IN SEARCH OF NEIL AGGETT – Dianne Hofmeyr



Historical fact? Or Historical fiction? It depends on who tells the story. I grew up with History books so slanted toward a single viewpoint that they were almost subversive, but at the time I believed they recorded the absolute truth.

When a young doctor of 28 was found hanging in his cell while under the 90 day Detention Act which allowed prisoners to be held without recourse to a lawyer or trial, and which could be re-instated for another 90 days as soon as the first ran out…. was this suicide? Was it assisted suicide? Or was it murder? Had his interrogators tortured and killed him and made it look like suicide, or had he in fact taken his own life?

What is fact? What is fiction? Either way he died in police custody.

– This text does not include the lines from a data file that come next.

<file path="src/hdl/mrd_pkg.sv">
`default_nettype none

package mrd_pkg;

	localparam int DATA_W    = 16; // one real or imaginary part.
	localparam int IDX_W     = 12; // sample index within a frame.
	localparam int FAC_W     = 6;  // one length factor, 1 to 63.
	localparam int NUM_BANKS = 7;

	typedef struct packed {
		logic [DATA_W-1:0] re;
		logic [DATA_W-1:0] im;
	} mrd_sample_t;

	// one stream beat, used on both the input and output side.
	typedef struct packed {
		logic        valid;
		logic        sop;
		logic        eop;
		mrd_sample_t data;
	} mrd_st_t;

	typedef struct packed {
		logic [NUM_BANKS-1:0] wren; // one-hot, bank 0 is the msb.
		logic [IDX_W-1:0]     addr;
		mrd_sample_t          data;
	} mrd_wr_t;

	typedef struct packed {
		logic [NUM_BANKS-1:0] rden; // same bank order as wren.
		logic [IDX_W-1:0]     addr;
	} mrd_rd_t;

	// bank number to one-hot select, out of range gives no bank.
	function automatic logic [NUM_BANKS-1:0] bank_sel(input logic [2:0] bank);
		logic [NUM_BANKS-1:0] sel;
		sel = '0;
		if (int'(bank) < NUM_BANKS)
			sel[NUM_BANKS-1-int'(bank)] = 1'b1;
		return sel;
	endfunction

endpackage

`default_nettype wire
</file>
<file path="src/hdl/mrd_source.sv">
`timescale 1ns/1ns
`default_nettype none

module mrd_source (
	input  wire logic                      clk,
	input  wire logic                      rst_n,
	input  wire logic [mrd_pkg::FAC_W-1:0] n1,
	input  wire logic [mrd_pkg::FAC_W-1:0] n2,
	input  wire logic                      frame_done,
	output mrd_pkg::mrd_rd_t               rd,
	input  wire mrd_pkg::mrd_sample_t      rd_data,
	output mrd_pkg::mrd_st_t               out_st,
	output logic                           source_end
);

	import mrd_pkg::*;

	logic             active;
	logic [FAC_W-1:0] r;   // inner count, up to n1-1.
	logic [FAC_W-1:0] q;   // outer count, up to n2-1.
	logic [IDX_W-1:0] idx; // r*n2 + q.
	logic [IDX_W-1:0] word;
	logic [2:0]       bank;
	logic             r_wrap;
	logic             q_wrap;
	logic             first;
	logic             last;

	logic             valid_d1;
	logic             sop_d1;
	logic             eop_d1;
	logic             out_valid;
	logic             out_sop;
	logic             out_eop;
	mrd_sample_t      out_data;

	assign r_wrap = (r == n1 - 1'b1);
	assign q_wrap = (q == n2 - 1'b1);
	assign first  = active && (r == '0) && (q == '0);
	assign last   = active && r_wrap && q_wrap;

	// position j = q*n1 + r reads input sample r*n2 + q.
	always_ff @(posedge clk)
	begin
		if (!rst_n)
		begin
			active <= 1'b0;
			r      <= '0;
			q      <= '0;
			idx    <= '0;
		end
		else if (frame_done)
		begin
			active <= 1'b1;
			r      <= '0;
			q      <= '0;
			idx    <= '0;
		end
		else if (active)
		begin
			if (r_wrap)
			begin
				r   <= '0;
				q   <= q + 1'b1;
				idx <= IDX_W'(q) + 1'b1; // rewind to the next column.
				if (q_wrap)
					active <= 1'b0;
			end
			else
			begin
				r   <= r + 1'b1;
				idx <= idx + IDX_W'(n2);
			end
		end
	end

	mrd_div7 u_div7 (
		.dividend  (idx),
		.quotient  (word),
		.remainder (bank)
	);

	assign rd = '{rden: active ? bank_sel(bank) : '0, addr: word};

	// two stages, ram latency plus the output register.
	always_ff @(posedge clk)
	begin
		if (!rst_n)
		begin
			valid_d1   <= 1'b0;
			sop_d1     <= 1'b0;
			eop_d1     <= 1'b0;
			out_valid  <= 1'b0;
			out_sop    <= 1'b0;
			out_eop    <= 1'b0;
			source_end <= 1'b0;
		end
		else
		begin
			valid_d1   <= active;
			sop_d1     <= first;
			eop_d1     <= last;
			out_valid  <= valid_d1;
			out_sop    <= sop_d1;
			out_eop    <= eop_d1;
			source_end <= out_eop; // the cycle after the last beat.
		end
	end

	always_ff @(posedge clk)
	begin
		if (valid_d1)
			out_data <= rd_data;
	end

	assign out_st = '{valid: out_valid, sop: out_sop, eop: out_eop, data: out_data};

	// sink has to wait for busy to drop.
	a_no_overlap : assert property (@(posedge clk) disable iff (!rst_n)
		frame_done |-> !(active || valid_d1 || out_valid))
		else $error("frame_done during read-out");

endmodule

`default_nettype wire

</file>
<file path="src/hdl/mrd_div7.sv">
`timescale 1ns/1ns
`default_nettype none

module mrd_div7 (
	input  wire logic [mrd_pkg::IDX_W-1:0] dividend,
	output logic [mrd_pkg::IDX_W-1:0]      quotient,
	output logic [2:0]                     remainder
);

	import mrd_pkg::*;

	// floor(2^16 / 7), so the estimate never overshoots.
	localparam logic [15:0]      RECIP = 16'((1 << 16) / NUM_BANKS);
	localparam logic [IDX_W-1:0] BANKS = IDX_W'(NUM_BANKS);

	logic [IDX_W+15:0] prod;
	logic [IDX_W-1:0]  q_est;
	logic [IDX_W-1:0]  back;
	logic [IDX_W-1:0]  rem_est;
	logic [IDX_W-1:0]  rem_fix;
	logic              fix;

	assign prod  = dividend * RECIP;
	assign q_est = prod[IDX_W+15:16]; // at most one below the true quotient.

	assign back    = q_est * BANKS;
	assign rem_est = dividend - back;

	// one correction step is enough for a 12 bit dividend.
	assign fix     = (rem_est >= BANKS);
	assign rem_fix = rem_est - BANKS;

	assign quotient  = q_est + IDX_W'(fix);
	assign remainder = fix ? rem_fix[2:0] : rem_est[2:0];

endmodule

`default_nettype wire

</file>
<file path="config.mk">
export PLATFORM = sky130hd
export DESIGN_NAME = mrd_source
export DESIGN_NICKNAME = d
export VERILOG_FILES = /design/src/hdl/mrd_pkg.sv /design/src/hdl/mrd_source.sv /design/src/hdl/mrd_div7.sv
export SDC_FILE = /design/constraint.sdc
export NUM_CORES = 1
export LEC_CHECK = 0
export ABC_AREA = 1
export BUFFER_PORTS_ARGS = -buffer_cell sky130_fd_sc_hd__buf_4
export CAP_MARGIN = 15
export CORE_MARGIN = 4
export CORE_UTILIZATION = 40
export DETAILED_ROUTE_END_ITERATION = 10
export GPL_ROUTABILITY_DRIVEN = 0
export MAX_ROUTING_LAYER = met4
export PLACE_DENSITY_LB_ADDON = 0.15
export SLEW_MARGIN = 15
export SYNTH_ARGS = -nofsm -noshare
export SYNTH_HDL_FRONTEND = slang
export SYNTH_SLANG_ARGS = --single-unit
</file>
<file path="constraint.sdc">
create_clock -name clk -period 8.41 [get_ports clk]
set_clock_uncertainty 0.1 [all_clocks]
set_input_delay 1.2615 -clock clk [delete_from_list [all_inputs] [get_ports clk]]
set_output_delay 1.2615 -clock clk [all_outputs]
set_load 0.02 [all_outputs]
</file>
==> results of run 1 <==
==> critical path: cells and delay by family (launching register included) <==
family | cells | cell delay, ps
xor gates and xnor gates | 2 | 390
DFF | 1 | 350
AOI/OAI and AO/OA | 5 | 630
and+or+nand+nor | 19 | 2180
adders and majority gates | 8 | 2810
buffers and inverters | 9 | 640
==> synth_stat cells (2+ instances only) <==
master	instances
sky130_fd_sc_hd__a21o_1	2
sky130_fd_sc_hd__a21oi_1	42
sky130_fd_sc_hd__a31o_2	2
sky130_fd_sc_hd__a31oi_1	2
sky130_fd_sc_hd__buf_4	4
sky130_fd_sc_hd__dfxtp_1	32
sky130_fd_sc_hd__edfxtp_1	32
sky130_fd_sc_hd__fa_1	18
sky130_fd_sc_hd__ha_1	97
sky130_fd_sc_hd__inv_1	149
sky130_fd_sc_hd__inv_2	4
sky130_fd_sc_hd__nand2_1	150
sky130_fd_sc_hd__nand2_2	10
sky130_fd_sc_hd__nand2_4	4
sky130_fd_sc_hd__nand3_1	40
sky130_fd_sc_hd__nand3_2	5
sky130_fd_sc_hd__nand3b_1	2
sky130_fd_sc_hd__nand4_1	16
sky130_fd_sc_hd__nor2_1	58
sky130_fd_sc_hd__nor2_2	7
sky130_fd_sc_hd__nor3_1	9
sky130_fd_sc_hd__nor3b_1	5
sky130_fd_sc_hd__nor4_1	3
sky130_fd_sc_hd__o21a_1	2
sky130_fd_sc_hd__o21ai_0	17
sky130_fd_sc_hd__o21bai_1	4
sky130_fd_sc_hd__o22ai_1	5
sky130_fd_sc_hd__or2_2	4
sky130_fd_sc_hd__xnor2_1	17
sky130_fd_sc_hd__xor2_1	38
==> through the flow <==
stage	power (uW)	setup TNS [ps]	instances	worst slack [ps]
final	1150	-3630	1218	-293
after global routing	1220	-9400	1218	-623
after CTS	1080	-3540	1211	-265
after detailed placement	674	-3560	1175	-410
after global placement	674	-2190	1175	-294
after floorplan	553	-11.8	794	-11.8
==> layout make-up <==
type	instances	area (um^2)
Clock buffer	9	225
Clock inverter	7	47.5
Fill cell	1300	5860
Inverter	154	586
Multi-Input combinational cell	570	4870
Sequential cell	64	1610
Tap cell	188	235
Timing Repair Buffer	226	1770
==> logic make-up (layout without fill, tap and decap cells) <==
logic type,count (synthesis),count (layout),share of synthesized area
flip-flops,64,64,0.258
XOR/XNOR,56,56,0.0801
other,1,1,0.000603
AND/OR/NAND/NOR,313,313,0.229
buffers and inverters,160,396,0.0993
adder cells (fa/ha/maj),115,115,0.253
AO/OA/AOI/OAI,85,85,0.0799
==> worst max-delay path by stage <==
stage / slack, ps / cells past startpoint / from / endpoint
6_report: -290 / 43 / idx[11] / rd[17]
3_3_place_gp: -290 / 41 / idx[7] / rd[9]
4_1_cts: -260 / 45 / idx[10] / rd[7]
2_1_floorplan: -10 / 42 / idx[7] / rd[7]
3_5_place_dp: -410 / 43 / idx[8] / rd[9]
5_1_grt: -620 / 43 / idx[11] / rd[17]
==> per-layer routing <==
| metal | vias up | routed length (um) | track usage |
|---|---|---|---|
| li1 | 3035 | - | - |
| met1 | 2674 | 7820 | 0.245 |
| met2 | 135 | 8260 | 0.323 |
| met3 | 28 | 714 | 0.0278 |
| met4 | 0 | 473 | 0.0589 |
| met5 | - | 0 | - |
==> registers in the layout (all words and copies together) (netlist names) <==
name and cells:
q 6, out_sop 1, eop_d1 1, out_eop 1, out_valid 1, sop_d1 1
idx 12, valid_d1 1, out_st 32, active 1, source_end 1, r 6
==> where the power goes <==
group	switching [uW]	internal, uW	total (uW)	leakage [uW]
sequential	5.22	337	342	0.000559
combinational	260	216	476	0.00405
clock	138	198	336	0.000122
==> what timing repair did <==
item / 4_1_cts / 5_1_grt
setup endpoints to repair: 18 / 18
pin swaps: 68 / 71
buffers inserted: 21 / 7
resized for setup: 87 / 110
==> impl_table.tex, run 1 <==
\begin{tabular}{lr}
\hline
Metric & Value \\
\hline
\multicolumn{2}{l}{\textbf{Synthesis}} \\
\quad Post-synthesis sequential element count & 64 \\
\quad Async set or reset register ratio after synthesis & 0 \\
\quad Top cells by area, synth & sky130\_fd\_sc\_hd\_\_ha\_1 20\%, sky130\_fd\_sc\_hd\_\_edfxtp\_1 15\%, sky130\_fd\_sc\_hd\_\_dfxtp\_1 10\%, sky130\_fd\_sc\_hd\_\_nand2\_1 9.1\%, sky130\_fd\_sc\_hd\_\_inv\_1 9.0\% \\
\quad Synth unique cells & 44 \\
\quad Mean instance size in the synthesized netlist & 7.83 um\^{}2 \\
\quad Post-synth EDFFs & 32 \\
\quad Cell area after technology mapping & 6210 um\^{}2 \\
\quad Area fraction of the dominant cell type after synthesis & 0.195 \\
\quad YS warnings & 0 \\
\quad Mapped Cells & 794 \\
\quad Primary flip-flop cell chosen by synthesis mapping & sky130\_fd\_sc\_hd\_\_edfxtp\_1 \\
\quad Register area share after synthesis & 0.258 \\
\quad Largest area contributor in the synthesized netlist & sky130\_fd\_sc\_hd\_\_ha\_1 \\
\quad Mapped Nets & $\sim$960 \\
\multicolumn{2}{l}{\textbf{Placed design}} \\
\quad Area of placed instances & about 8000 um\^{}2 \\
\quad Count of buffers inserted at the top-level ports & 100 \\
\quad Half-perimeter wire length after detailed placement & 13100 um \\
\multicolumn{2}{l}{\textbf{Timing}} \\
\quad Final critical path time including I/O delays and setup & 8700 ps \\
\quad PnR worst setup slack & -293 ps \\
\quad Worst hold margin & 310 ps \\
\quad Hold Fails Final Rpt & 0 \\
\quad Total count of max-transition violations in the final report & 0 \\
\quad Measured slew at the worst slew-check pin & just under 700 ps \\
\quad Post-route clock period utilization & 1.03 \\
\quad Number of setup violations in the final report & 17 \\
\quad Worst rel slew slack & 0.544 \\
\quad Highest clock rate & 0.115 GHz \\
\quad Setup repair after global routing missed its margin & true \\
\multicolumn{2}{l}{\textbf{Critical path}} \\
\quad Maximum fanout encountered on the critical timing path & 5 \\
\quad Stage delay of the slowest cell on the critical path & 540 ps \\
\quad Reg2Reg Capture Point & idx[10] \\
\quad Worst endpoint required time & just over 7000 ps \\
\quad Register-to-register setup slack & 5490 ps \\
\quad Most used cell, CP & sky130\_fd\_sc\_hd\_\_nand2\_4 \\
\quad Arrival time reported for the critical path endpoint & 7340 ps \\
\quad Cell with the largest stage delay on the worst path & sky130\_fd\_sc\_hd\_\_fa\_1 \\
\quad Number of cell instances on the worst register-to-register path & 11 \\
\quad Critical path endpoint category & output port \\
\quad Startpoint type of the worst setup path & flop \\
\quad Type of the setup path with the least slack & reg -> out \\
\quad R2r startpoint & idx[1] \\
\multicolumn{2}{l}{\textbf{Clocking}} \\
\quad CTS tree & yes \\
\quad CTS sink cnt & 64 \\
\quad Post-CTS Hold Fix Bufs & 0 \\
\quad Master cell of the clock root buffer & sky130\_fd\_sc\_hd\_\_clkbuf\_16 \\
\quad Number of H-tree branching levels & 3 \\
\quad TritonCTS buffer count & 9 \\
\quad Number of buffers on the longest clock path & 2 \\
\quad Clock insertion delay at the later pin of the skew report & 330 ps \\
\quad Clock transition time at the flip-flop clock pins of the worst setup and hold paths & 60 ps \\
\multicolumn{2}{l}{\textbf{Run}} \\
\quad Max Cap Violations & 0 \\
\multicolumn{2}{l}{\textbf{Global route}} \\
\quad Largest net degree at the start of global routing & 34 \\
\quad Total GRT Usage & 0.194 \\
\quad Wire length of the first global-routing pass & 27300 um \\
\quad Number of antenna violations at the first check in global routing & 0 \\
\quad Vias in the first global route & 5789 \\
\quad GRT overflow & 0 \\
\multicolumn{2}{l}{\textbf{Floorplanning}} \\
\quad Cell Rows & 45 \\
\quad Core region area & 15200 um\^{}2 \\
\quad Initial core utilization & 0.409 \\
\quad Overall die height & about 130 um \\
\quad Die area & 17600 um\^{}2 \\
\quad Floorplan die width & roughly 130 um \\
\quad Top-Level Pins & 102 \\
\multicolumn{2}{l}{\textbf{Routing}} \\
\quad Routed wirelength normalized by instance count & between 10 and 15 um \\
\quad Vias per cell & between 4 and 5 \\
\quad DRC violation count after routing & 0 \\
\quad DR pass1 iterations & 5 \\
\quad Final Routed Wirelength & about 17000 um \\
\quad Post-route ant nets & 0 \\
\quad Routed vias & 5872 \\
\quad Detailed Route Iter0 Violations & around 250 \\
\multicolumn{2}{l}{\textbf{Pwr}} \\
\quad Leakage power summed over all cells & 0.00473 uW \\
\quad Total power per unit cell area & 124 nW/um\^{}2 \\
\quad Max rail drop VDD & approximately 0.11 mV \\
\multicolumn{2}{l}{\textbf{Finish}} \\
\quad Final instance area & approximately 9300 um\^{}2 \\
\quad Most common library cell in the layout ignoring fill and taps & sky130\_fd\_sc\_hd\_\_buf\_4 \\
\quad Share of post-route cells with drive strength above 1 & 0.407 \\
\quad Area Growth Syn to Fin & 50.3\% \\
\quad Utilization after layout & 0.614 \\
\quad Most used cells in the layout excluding fill and tap cells & 207 x sky130\_fd\_sc\_hd\_\_buf\_4, 127 x sky130\_fd\_sc\_hd\_\_inv\_1, 126 x sky130\_fd\_sc\_hd\_\_nand2\_1 \\
\quad Antenna fix cells & 0 \\
\quad Total Nets Final & 1187 \\
\multicolumn{2}{l}{\textbf{Min path}} \\
\quad Hold path cells & 2 \\
\quad Endpoint, Worst Hold & out\_eop \\
\quad Launch point of the worst hold path & eop\_d1 \\
\quad Worst min path class & reg -> reg \\
\multicolumn{2}{l}{\textbf{Outcome}} \\
\quad Status & finished, violations left \\
\quad Violations in the final reports & setup timing \\
\hline
\end{tabular}
(Power assumes the default switching activity.)
==> run 2: changes to the inputs <==
Settings changed: MAX_ROUTING_LAYER met4 to not set.
==> run 2 against run 1 <==
Net effect: the flow still finishes with violations (setup timing); power about the same; setup slack improved by 0.79 ps; first-iteration DRC count is 0.79% higher; non-clock buffer count is the same; critical path depth did not move; cell count unchanged; flip-flop and latch count stayed put; clock power is essentially flat; sequential power about the same; global-route usage decreased by 0.58 points; critical endpoint unchanged.
==> impl_table.tex, run 2 (synthesis results as in run 1) <==
\begin{tabular}{lr}
\hline
Metric & Value \\
\hline
\multicolumn{2}{l}{\textbf{Placed design}} \\
\quad Worst-case setup slack after placement & -410 ps \\
\quad Half-perimeter wire length after detailed placement & 13100 um \\
\quad Count of buffers inserted at the top-level ports & 100 \\
\multicolumn{2}{l}{\textbf{Critical path}} \\
\quad Arrival time reported for the critical path endpoint & $\sim$7300 ps \\
\quad R2r startpoint & idx[1] \\
\quad Startpoint type of the worst setup path & flop \\
\quad Most used cell, CP & sky130\_fd\_sc\_hd\_\_nand2\_4 \\
\quad Type of the setup path with the least slack & reg -> out \\
\quad Stage delay of the slowest cell on the critical path & about 540 ps \\
\quad Maximum fanout encountered on the critical timing path & 5 \\
\quad Beginning of the critical path & idx[11] \\
\quad Critical path endpoint category & output port \\
\quad Cell with the largest stage delay on the worst path & sky130\_fd\_sc\_hd\_\_fa\_1 \\
\quad Worst endpoint required time & 7050 ps \\
\multicolumn{2}{l}{\textbf{Pwr}} \\
\quad Leakage power summed over all cells & 0.00473 uW \\
\quad Fraction of power consumed by combinational cells & 0.413 \\
\quad Total chip power & 1150 uW \\
\quad Total power per unit cell area & approximately 120 nW/um\^{}2 \\
\quad Internal cell power & 751 uW \\
\quad Net switching power & 404 uW \\
\quad Share of power burned in registers & 0.296 \\
\quad Clock network power share & 0.291 \\
\quad Fraction of power spent switching nets & 0.350 \\
\quad Max rail drop VDD & 0.105 mV \\
\multicolumn{2}{l}{\textbf{Finish}} \\
\quad Share of post-route cells with drive strength above 1 & 0.407 \\
\quad Antenna fix cells & 0 \\
\quad Max reg flops & 32 \\
\quad Area Growth Syn to Fin & 50.3\% \\
\quad Total Nets Final & 1187 \\
\quad Most common library cell in the layout ignoring fill and taps & sky130\_fd\_sc\_hd\_\_buf\_4 \\
\quad Most used cells in the layout excluding fill and tap cells & 207 x sky130\_fd\_sc\_hd\_\_buf\_4, 127 x sky130\_fd\_sc\_hd\_\_inv\_1, 126 x sky130\_fd\_sc\_hd\_\_nand2\_1 \\
\multicolumn{2}{l}{\textbf{Timing}} \\
\quad Measured slew at the worst slew-check pin & 676 ps \\
\quad Total count of max-transition violations in the final report & 0 \\
\quad Final critical path time including I/O delays and setup & 8700 ps \\
\quad Worst rel slew slack & 0.544 \\
\quad Post-route clock period utilization & 1.03 \\
\quad Hold Fails Final Rpt & 0 \\
\quad Highest clock rate & 0.115 GHz \\
\quad TNS Setup & -3620 ps \\
\quad Setup repair after global routing missed its margin & true \\
\quad Worst hold margin & 310 ps \\
\quad Number of setup violations in the final report & 17 \\
\quad PnR worst setup slack & -292 ps \\
\multicolumn{2}{l}{\textbf{Floorplanning}} \\
\quad Die area & 17600 um\^{}2 \\
\quad Core region area & 15200 um\^{}2 \\
\quad Initial core utilization & 0.409 \\
\quad Floorplan die width & $\sim$130 um \\
\quad Overall die height & 133 um \\
\quad Cell Rows & 45 \\
\quad Top-Level Pins & 102 \\
\multicolumn{2}{l}{\textbf{Clocking}} \\
\quad Number of buffers on the longest clock path & 2 \\
\quad Clock transition time at the flip-flop clock pins of the worst setup and hold paths & approximately 60 ps \\
\quad Master cell of the clock root buffer & sky130\_fd\_sc\_hd\_\_clkbuf\_16 \\
\quad TritonCTS buffer count & 9 \\
\quad CTS sink cnt & 64 \\
\quad Clock insertion delay at the later pin of the skew report & 330 ps \\
\quad CTS tree & yes \\
\quad Number of H-tree branching levels & 3 \\
\multicolumn{2}{l}{\textbf{Routing}} \\
\quad Routed vias & 5854 \\
\quad Final Routed Wirelength & 17300 um \\
\quad Routed wirelength normalized by instance count & 14.2 um \\
\quad DRC violation count after routing & 0 \\
\quad Detailed Route Iter0 Violations & 255 \\
\quad Vias per cell & 4.81 \\
\quad Post-route ant nets & 0 \\
\quad DR pass1 iterations & 4 \\
\multicolumn{2}{l}{\textbf{Outcome}} \\
\quad Status & finished, violations left \\
\quad Violations in the final reports & setup timing \\
\multicolumn{2}{l}{\textbf{Global route}} \\
\quad GRT overflow & 0 \\
\quad Vias in the first global route & 5794 \\
\quad Wire length of the first global-routing pass & 27300 um \\
\quad Largest net degree at the start of global routing & 34 \\
\quad Total GRT Usage & 0.188 \\
\quad Number of antenna violations at the first check in global routing & 0 \\
\multicolumn{2}{l}{\textbf{Min path}} \\
\quad Launch point of the worst hold path & eop\_d1 \\
\quad Worst min path class & reg -> reg \\
\multicolumn{2}{l}{\textbf{Run}} \\
\quad Max Cap Violations & 0 \\
\hline
\end{tabular}
run 2: cell counts in the layout (fill, tap and decap cells not counted):
Identical to the previous run, type by type.
run 2: per-stage QoR:
step	instance area [um^2]	std cells	utilization
after global routing	9340	1218	0.614
after floorplan	6250	794	-
after CTS	8850	1211	0.582
final	9340	1218	0.614
after global placement	7940	1175	0.522
after detailed placement	7940	1175	0.522
run 2: power by group through the flow:
| stage | Clock (uW) | Sequential, uW | Combinational [uW] |
|---|---|---|---|
| detailed placement | 0 | 349 | 325 |
| global route | 359 | 343 | 519 |
| floorplan | 0 | 357 | 196 |
| global placement | 0 | 349 | 325 |
| finish | 336 | 342 | 476 |
| CTS | 345 | 342 | 390 |
run 2: critical path: cells and delay by family (launching register included):
kind            cells  cell delay, ps
fa+ha+maj           8            2810
simple gates       19            2180
buf+inv             9             640
compound gates      5             630
xor+xnor            2             400
flops               1             350
run 2: path summary, 6_finish.rpt:
kind,to,slack [ps],cells after the start
min reg2reg,out_eop,310,2
max,rd[17],-290,43
min,out_eop,310,2
max reg2reg,idx[10],5490,11
run 2: routing by layer:
| metal | vias up | wire length [um] | GRT usage | part of all wire |
|---|---|---|---|---|
| li1 | 3033 | - | - | - |
| met1 | 2669 | 7870 | 0.243 | 0.46 |
| met2 | 124 | 8290 | 0.324 | 0.48 |
| met3 | 28 | 661 | 0.0285 | 0.038 |
| met4 | 0 | 473 | 0.0589 | 0.027 |
| met5 | - | 0 | 0 | 0 |
run 2: layout make-up:
class | instances | area [um^2]
multi-input combinational | 570 | 4870
sequential | 64 | 1610
clock buffer | 9 | 225
fill | 1300 | 5860
inverter | 154 | 586
tap | 188 | 235
timing repair buffer | 226 | 1770
clock inverter | 7 | 47.5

In Parliament in South Africa, in 1982, the Minister of Police, Louis le Grange, announces… "the detainees in police cells or in prison cells are being detained under the most favourable conditions possible… All reasonable precautions are being taken to prevent any of them from injuring themselves or from being injured in some way or from committing suicide."

Two days later, Dr Neil Aggett is found hanging from the bars of the steel grille in his cell in John Vorster Square. He has spent 70 days in detention. He is the 51st person and the first white person, to die in detention. This is fact.

In the week after his death, 90 000 workers down tools and hold a national half hour work stoppage. 15 000 workers, more than 200 nurses in uniform from Baragwanath, the black hospital (hospitals were segregated then) where Neil worked, together with his friends and family follow the coffin on its seven kilometre journey from St Mary’s Cathedral in Johannesburg to the cemetery of West Park. The city comes to a standstill. No funeral for any South African statesman has ever made a greater impact. This is fact.

Beverley Naidoo's book, DEATH OF AN IDEALIST, explores the journey of the sports loving schoolboy who became a doctor and then an unpaid trade union organiser whose life ended so abruptly. The photographs in the book show a bright open-faced boy staring out from the page with his tennis and cricket teams. And later photographs of him with his friends on their vegetable co-operative, growing cabbages, looking like true 70's hippies.

A friend of Neil’s in the audience at the London launch of DEATH OF AN IDEALIST, said the following:

· The foundations of a civil society are based on individual accountability for moral, ethical issues. Neil’s fundamental idealism was to do good in the world and to live a simple and generous life.

· Neil’s story reflects the capacity an individual has to mobilize others out of apathy… an apathy that is becoming more obvious in present societies.

· Prisons are a world of total institutionalization, not only for detainees but also for the police who act behind impervious walls, where even good people are capable of bad acts.

Beverley Naidoo, who herself was banned from South Africa in her early 20’s and whose first youth novel about two children who travel to the city to find their working mother, Journey to Jo’burg, was banned in South Africa – a first for a children’s novel set there – has written a poignant story of a family bewildered by their son’s death and the political furore it caused.

DEATH OF AN IDEALIST is as much the story of a remarkable young man as it is a reminder that every generation needs its idealists. 

In Beverley Naidoo’s hands Historical fiction is explored against the template of Historical fact.

2 comments:

Petrea Burchard said...

Thanks. This is an excellent review. I don't tend to think of historical fiction as so recent, but of course this is history, after all.

Leslie Wilson said...

How interesting and moving. I had never heard of Neil Aggett and am very glad to know that Naidoo, a writer I hugely respect, has written the book. Must get it. Thank you, Dianne, for drawing it to our attention - and so true about the dangers of apathy!